Gavriil Vainer was born in 1898 (or 1899) in the town of Kletsk, 110 kilometers (approx. 70 miles) southwest of Minsk. Sometime in 1918 (or 1919), after the retreat of the German Army from the area in November 1918, he volunteered for the Red Army, later fighting in Central Asia. After the end of the Russian Civil War, Vainer was unable to return to Kletsk (Kleck), which had been annexed to Poland by the terms of the Treaty of Riga. He settled in the Soviet town of Slutsk, which was only 60 kilometers away from the Polish Kleck. He was married in Slutsk, and had four children. In the 1930s, he worked as a loader at the local railway station.
In 1939, Vainer was drafted into the Red Army and fought in the Soviet-Finnish (Winter) war. In Karelia, he was shell-shocked and frostbitten, and went on to spend a long time in a military hospital.
Following the German invasion of the Soviet Union in June 1941, Gavriil convinced his family to flee Slutsk as quickly as possible (his wife and elder children were reluctant to leave, given their semi-agricultural lifestyle) and organized their eastward flight from Belorussia. Gavriil himself was evacuated somewhat later, being drafted into the Red Army on the way; he fought as a mortar gunner.

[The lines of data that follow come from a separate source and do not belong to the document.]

## src/rtl/colst_pkg.sv

```systemverilog
// Shared constants and types for the column statistics block.
package colst_pkg;

    localparam int SAMPLE_W = 32;
    localparam int SUM_W    = 42;
    localparam int ALU_W    = SUM_W + 1;
    localparam int ROW_W    = 11;
    localparam int IDX_W    = 10;
    localparam int TOL_W    = 16;
    localparam int REM_W    = ROW_W + 1;
    localparam int CNT_W    = 6;
    localparam int MAX_ROWS = 1024;
    localparam int ADDR_W   = 3;
    localparam int DATA_W   = 32;

    // register index, taken from paddr[2]
    localparam logic REG_ROW_COUNT = 1'b0;
    localparam logic REG_TOLERANCE = 1'b1;

    // request to the shared add/subtract unit
    typedef struct packed {
        logic [ALU_W-1:0] a;
        logic [ALU_W-1:0] b;
        logic             sub;
    } t_alu_req;

    typedef struct packed {
        logic [ALU_W-1:0] res;
        logic             neg;
    } t_alu_rsp;

endpackage

```

## src/rtl/colst_in_if.sv

```systemverilog
// Sample channel: valid/ready handshake carrying one Q16.16 sample.
interface colst_in_if import colst_pkg::*; ();
    logic                       valid;
    logic                       ready;
    logic signed [SAMPLE_W-1:0] sample;

    modport source (output valid, output sample, input ready);
    modport sink   (input valid, input sample, output ready);
endinterface

```

## src/rtl/colst_out_if.sv

```systemverilog
// Result channel: valid/ready handshake carrying one column summary.
interface colst_out_if import colst_pkg::*; ();
    logic                       valid;
    logic                       ready;
    logic signed [SAMPLE_W-1:0] col_max;
    logic signed [SAMPLE_W-1:0] col_min;
    logic signed [SAMPLE_W-1:0] col_mean;
    logic signed [SAMPLE_W-1:0] col_median;
    logic                       is_sorted;

    modport source (output valid, output col_max, output col_min, output col_mean,
                    output col_median, output is_sorted, input ready);
    modport sink   (input valid, input col_max, input col_min, input col_mean,
                    input col_median, input is_sorted, output ready);
endinterface

```

## src/rtl/colst_alu.sv

```systemverilog
// Shared add/subtract unit used by every step of the column sequencer.
module colst_alu import colst_pkg::*; (
    input  t_alu_req i_req,
    output t_alu_rsp o_rsp
);

    logic [ALU_W-1:0] b_eff;
    logic [ALU_W-1:0] res;

    assign b_eff = i_req.b ^ {ALU_W{i_req.sub}};
    assign res   = i_req.a + b_eff + {{(ALU_W-1){1'b0}}, i_req.sub};

    always_comb begin
        o_rsp.res = res;
        o_rsp.neg = res[ALU_W-1];
    end

endmodule

```

## src/rtl/column_statistics.sv

```systemverilog
// Top level of the column statistics block: sequencer, state and config registers.
//
// Usage:
//   Samples (signed Q16.16) arrive on i_in, one per transaction. After
//   row_count samples the block emits one transaction on o_out carrying the
//   column max, min, mean (sum / row_count, truncated toward zero), the
//   median (floor of the mean of the middle samples, 0 when unsorted) and
//   the sortedness flag. Then a fresh column starts.
//   Config goes over the APB port: row_count at 0x0, sorted_tolerance at
//   0x4. Writes take effect at once; pready is tied high.
// Timing:
//   All arithmetic runs through one shared 43-bit add/subtract unit, one
//   step per cycle. A sample is accepted and then passes through five steps
//   (max, min, sum, difference, tolerance); i_in.ready is low meanwhile.
//   The last sample of a column adds a 42-step restoring division of the
//   sum by the row count, plus abs, negate and median steps.
// Reset / stall:
//   Synchronous active-low reset clears the column, sets row_count to 1 and
//   tolerance to 0. The result sits in an output register; the next column's
//   samples are accepted while it waits, and only the next column's result
//   holds in its final step until the receiver takes the pending one.
module column_statistics import colst_pkg::*; (
    input  logic                i_clk,
    input  logic                i_rst_n,
    colst_in_if.sink            i_in,
    colst_out_if.source         o_out,
    input  logic                psel,
    input  logic                penable,
    input  logic                pwrite,
    input  logic [ADDR_W-1:0]   paddr,
    input  logic [DATA_W-1:0]   pwdata,
    output logic [DATA_W-1:0]   prdata,
    output logic                pready
);

    typedef enum logic [3:0] {
        S_IDLE, S_MAX, S_MIN, S_SUM, S_DIFF, S_SORT, S_ABS, S_DIV, S_NEG, S_MED, S_DONE
    } t_state;

    t_state                      r_state;
    logic [ROW_W-1:0]            r_row_count;
    logic [TOL_W-1:0]            r_tol;
    logic [IDX_W-1:0]            r_idx;
    logic [SAMPLE_W-1:0]         r_x;
    logic [SAMPLE_W-1:0]         r_max;
    logic [SAMPLE_W-1:0]         r_min;
    logic [SUM_W-1:0]            r_sum;
    logic [SAMPLE_W-1:0]         r_prev;
    logic                        r_sorted;
    logic [SAMPLE_W-1:0]         r_mid_lo;
    logic [SAMPLE_W-1:0]         r_mid_hi;
    logic [ALU_W-1:0]            r_acc;
    logic [SUM_W-1:0]            r_quo;
    logic [REM_W-1:0]            r_rem;
    logic [CNT_W-1:0]            r_cnt;
    logic                        r_out_valid;
    logic [SAMPLE_W-1:0]         r_out_max;
    logic [SAMPLE_W-1:0]         r_out_min;
    logic [SAMPLE_W-1:0]         r_out_mean;
    logic [SAMPLE_W-1:0]         r_out_median;
    logic                        r_out_sorted;

    logic [ROW_W-1:0]            eff_rows;
    logic [ROW_W-1:0]            lo_idx;
    logic [ROW_W-1:0]            hi_idx;
    logic                        last_sample;
    logic [REM_W-1:0]            rem_sh;
    logic                        cfg_wr;
    t_alu_req                    alu_req;
    t_alu_rsp                    alu_rsp;

    function automatic logic [ALU_W-1:0] sx(input logic [SAMPLE_W-1:0] v);
        sx = {{(ALU_W-SAMPLE_W){v[SAMPLE_W-1]}}, v};
    endfunction

    // effective count: zero reads as one, large values clip to the max
    always_comb begin
        if (r_row_count == '0) begin
            eff_rows = ROW_W'(1);
        end else if (r_row_count > ROW_W'(MAX_ROWS)) begin
            eff_rows = ROW_W'(MAX_ROWS);
        end else begin
            eff_rows = r_row_count;
        end
    end

    assign lo_idx      = (eff_rows - ROW_W'(1)) >> 1;
    assign hi_idx      = eff_rows >> 1;
    assign last_sample = ({1'b0, r_idx} + ROW_W'(1)) >= eff_rows;
    assign rem_sh      = {r_rem[REM_W-2:0], r_quo[SUM_W-1]};

    // operand select for the shared unit
    always_comb begin
        alu_req.a   = '0;
        alu_req.b   = '0;
        alu_req.sub = 1'b0;
        case (r_state)
            S_MAX: begin
                alu_req.a   = sx(r_max);
                alu_req.b   = sx(r_x);
                alu_req.sub = 1'b1;              // negative: new sample above max
            end
            S_MIN: begin
                alu_req.a   = sx(r_x);
                alu_req.b   = sx(r_min);
                alu_req.sub = 1'b1;              // negative: new sample below min
            end
            S_SUM: begin
                alu_req.a   = {r_sum[SUM_W-1], r_sum};
                alu_req.b   = sx(r_x);
            end
            S_DIFF: begin
                alu_req.a   = sx(r_prev);
                alu_req.b   = sx(r_x);
                alu_req.sub = 1'b1;
            end
            S_SORT: begin
                alu_req.a   = {{(ALU_W-TOL_W){1'b0}}, r_tol};
                alu_req.b   = r_acc;
                alu_req.sub = 1'b1;              // negative: descent beyond tolerance
            end
            S_ABS: begin
                alu_req.b   = {r_sum[SUM_W-1], r_sum};
                alu_req.sub = r_sum[SUM_W-1];
            end
            S_DIV: begin
                alu_req.a   = {{(ALU_W-REM_W){1'b0}}, rem_sh};
                alu_req.b   = {{(ALU_W-ROW_W){1'b0}}, eff_rows};
                alu_req.sub = 1'b1;
            end
            S_NEG: begin
                alu_req.b   = {1'b0, r_quo};
                alu_req.sub = r_sum[SUM_W-1];
            end
            S_MED: begin
                alu_req.a   = sx(r_mid_lo);
                alu_req.b   = sx(r_mid_hi);
            end
            default: begin
                alu_req.sub = 1'b0;
            end
        endcase
    end

    colst_alu u_alu (
        .i_req (alu_req),
        .o_rsp (alu_rsp)
    );

    assign cfg_wr = psel && penable && pwrite;

    always_ff @(posedge i_clk) begin
        if (!i_rst_n) begin
            r_state     <= S_IDLE;
            r_row_count <= ROW_W'(1);
            r_tol       <= '0;
            r_idx       <= '0;
            r_max       <= '0;
            r_min       <= '0;
            r_sum       <= '0;
            r_prev      <= '0;
            r_sorted    <= 1'b1;
            r_mid_lo    <= '0;
            r_mid_hi    <= '0;
            r_out_valid <= 1'b0;
        end else begin
            if (cfg_wr) begin
                unique case (paddr[2])
                    REG_ROW_COUNT: r_row_count <= pwdata[ROW_W-1:0];
                    REG_TOLERANCE: r_tol       <= pwdata[TOL_W-1:0];
                endcase
            end

            // S_DONE reloads the output register itself on a handshake
            if (o_out.valid && o_out.ready && r_state != S_DONE) begin
                r_out_valid <= 1'b0;
            end

            unique case (r_state)
                S_IDLE: begin
                    if (i_in.valid) begin
                        r_x     <= i_in.sample;
                        r_state <= S_MAX;
                    end
                end
                S_MAX: begin
                    if (r_idx == '0 || alu_rsp.neg) begin
                        r_max <= r_x;
                    end
                    r_state <= S_MIN;
                end
                S_MIN: begin
                    if (r_idx == '0 || alu_rsp.neg) begin
                        r_min <= r_x;
                    end
                    r_state <= S_SUM;
                end
                S_SUM: begin
                    if (r_idx == '0) begin
                        r_sum <= {{(SUM_W-SAMPLE_W){r_x[SAMPLE_W-1]}}, r_x};
                    end else begin
                        r_sum <= alu_rsp.res[SUM_W-1:0];
                    end
                    r_state <= S_DIFF;
                end
                S_DIFF: begin
                    r_acc   <= alu_rsp.res;
                    r_state <= S_SORT;
                end
                S_SORT: begin
                    if (r_idx != '0 && alu_rsp.neg) begin
                        r_sorted <= 1'b0;
                    end
                    r_prev <= r_x;
                    if ({1'b0, r_idx} == lo_idx) begin
                        r_mid_lo <= r_x;
                    end
                    if ({1'b0, r_idx} == hi_idx) begin
                        r_mid_hi <= r_x;
                    end
                    if (last_sample) begin
                        r_state <= S_ABS;
                    end else begin
                        r_idx   <= r_idx + IDX_W'(1);
                        r_state <= S_IDLE;
                    end
                end
                S_ABS: begin
                    r_quo   <= alu_rsp.res[SUM_W-1:0];
                    r_rem   <= '0;
                    r_cnt   <= '0;
                    r_state <= S_DIV;
                end
                S_DIV: begin
                    // restoring division, one quotient bit per cycle
                    if (alu_rsp.neg) begin
                        r_rem <= rem_sh;
                    end else begin
                        r_rem <= alu_rsp.res[REM_W-1:0];
                    end
                    r_quo <= {r_quo[SUM_W-2:0], ~alu_rsp.neg};
                    r_cnt <= r_cnt + CNT_W'(1);
                    if (r_cnt == CNT_W'(SUM_W - 1)) begin
                        r_state <= S_NEG;
                    end
                end
                S_NEG: begin
                    r_quo   <= alu_rsp.res[SUM_W-1:0];
                    r_state <= S_MED;
                end
                S_MED: begin
                    r_acc   <= alu_rsp.res;
                    r_state <= S_DONE;
                end
                S_DONE: begin
                    if (!r_out_valid || o_out.ready) begin
                        r_out_valid  <= 1'b1;
                        r_out_max    <= r_max;
                        r_out_min    <= r_min;
                        r_out_mean   <= r_quo[SAMPLE_W-1:0];
                        r_out_median <= r_sorted ? r_acc[SAMPLE_W:1] : '0;
                        r_out_sorted <= r_sorted;
                        // start a fresh column
                        r_idx    <= '0;
                        r_max    <= '0;
                        r_min    <= '0;
                        r_sum    <= '0;
                        r_prev   <= '0;
                        r_sorted <= 1'b1;
                        r_mid_lo <= '0;
                        r_mid_hi <= '0;
                        r_state  <= S_IDLE;
                    end
                end
                default: begin
                    r_state <= S_IDLE;
                end
            endcase
        end
    end

    assign i_in.ready       = (r_state == S_IDLE);
    assign o_out.valid      = r_out_valid;
    assign o_out.col_max    = r_out_max;
    assign o_out.col_min    = r_out_min;
    assign o_out.col_mean   = r_out_mean;
    assign o_out.col_median = r_out_median;
    assign o_out.is_sorted  = r_out_sorted;

    assign pready = 1'b1;
    assign prdata = (paddr[2] == REG_TOLERANCE) ? {{(DATA_W-TOL_W){1'b0}}, r_tol}
                                                : {{(DATA_W-ROW_W){1'b0}}, r_row_count};

`ifndef SYNTHESIS
    a_busy_after_accept: assert property (@(posedge i_clk) disable iff (!i_rst_n)
        i_in.valid && i_in.ready |=> !i_in.ready)
        else $error("sample accepted while sequencer still busy");

    a_div_count: assert property (@(posedge i_clk) disable iff (!i_rst_n)
        r_state == S_DIV |-> r_cnt < CNT_W'(SUM_W))
        else $error("division ran past the quotient width");

    a_rem_bound: assert property (@(posedge i_clk) disable iff (!i_rst_n)
        r_state == S_DIV |-> r_rem < {1'b0, eff_rows})
        else $error("partial remainder not below the divisor");

    a_unsorted_median: assert property (@(posedge i_clk) disable iff (!i_rst_n)
        o_out.valid && !o_out.is_sorted |-> o_out.col_median == '0)
        else $error("nonzero median on an unsorted column");
`endif

endmodule
```

## src/flat_wrapper.sv

```systemverilog
// flat-port wrapper written by rule: the top's interface ports become plain ports
module column_statistics_flat import colst_pkg::*;
  (i_clk, i_rst_n, psel, penable, pwrite, paddr, pwdata, prdata, pready, i_in_valid, i_in_sample, i_in_ready, o_out_valid, o_out_col_max, o_out_col_min, o_out_col_mean, o_out_col_median, o_out_is_sorted, o_out_ready);
  colst_in_if i_in_i ();
  colst_out_if o_out_i ();
  input  logic i_clk;
  input  logic i_rst_n;
  input  logic psel;
  input  logic penable;
  input  logic pwrite;
  input  logic [ADDR_W-1:0] paddr;
  input  logic [DATA_W-1:0] pwdata;
  output logic [DATA_W-1:0] prdata;
  output logic pready;
  input wire logic [$bits(i_in_i.valid)-1:0] i_in_valid;
  input wire logic [$bits(i_in_i.sample)-1:0] i_in_sample;
  output wire logic [$bits(i_in_i.ready)-1:0] i_in_ready;
  output wire logic [$bits(o_out_i.valid)-1:0] o_out_valid;
  output wire logic [$bits(o_out_i.col_max)-1:0] o_out_col_max;
  output wire logic [$bits(o_out_i.col_min)-1:0] o_out_col_min;
  output wire logic [$bits(o_out_i.col_mean)-1:0] o_out_col_mean;
  output wire logic [$bits(o_out_i.col_median)-1:0] o_out_col_median;
  output wire logic [$bits(o_out_i.is_sorted)-1:0] o_out_is_sorted;
  input wire logic [$bits(o_out_i.ready)-1:0] o_out_ready;
  assign i_in_i.valid = i_in_valid;
  assign i_in_i.sample = i_in_sample;
  assign i_in_ready = i_in_i.ready;
  assign o_out_valid = o_out_i.valid;
  assign o_out_col_max = o_out_i.col_max;
  assign o_out_col_min = o_out_i.col_min;
  assign o_out_col_mean = o_out_i.col_mean;
  assign o_out_col_median = o_out_i.col_median;
  assign o_out_is_sorted = o_out_i.is_sorted;
  assign o_out_i.ready = o_out_ready;
  column_statistics u_core (.i_clk(i_clk), .i_rst_n(i_rst_n), .i_in(i_in_i), .o_out(o_out_i), .psel(psel), .penable(penable), .pwrite(pwrite), .paddr(paddr), .pwdata(pwdata), .prdata(prdata), .pready(pready));
endmodule
```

In November 1943, Gavriil Vainer took part in the Kerch operation, when the Red Army attempted to invade the Crimean peninsula from the east. During a lull in the fighting, a stray enemy projectile hit a pile of crates with mortar shells, which Vainer and his comrades had unloaded from a truck some minutes before. Sergeant Vainer was seriously shocked and blinded in the ensuing explosion. He was taken to a hospital in Georgia. There, blind and uncertain about the fate of his family, Vainer tried to take his own life. Afterward, he was put under surveillance. Following Vainer's discharge from the hospital, the family of his brother Zinovii Vainer, who lived in Baku, Azerbaijan, took him in.
Gavriil's eldest son, Iosif Vainer (born 1925), was drafted into the Red Army in January 1943; he fought as an anti-tank gunner, was wounded, and awarded the medal "For Courage". All of Gavriil Vainer's family survived the war, and he was reunited with them in 1947. After the war, Gavriil Vainer spent 13 years at a psychiatric facility. He died in 1984.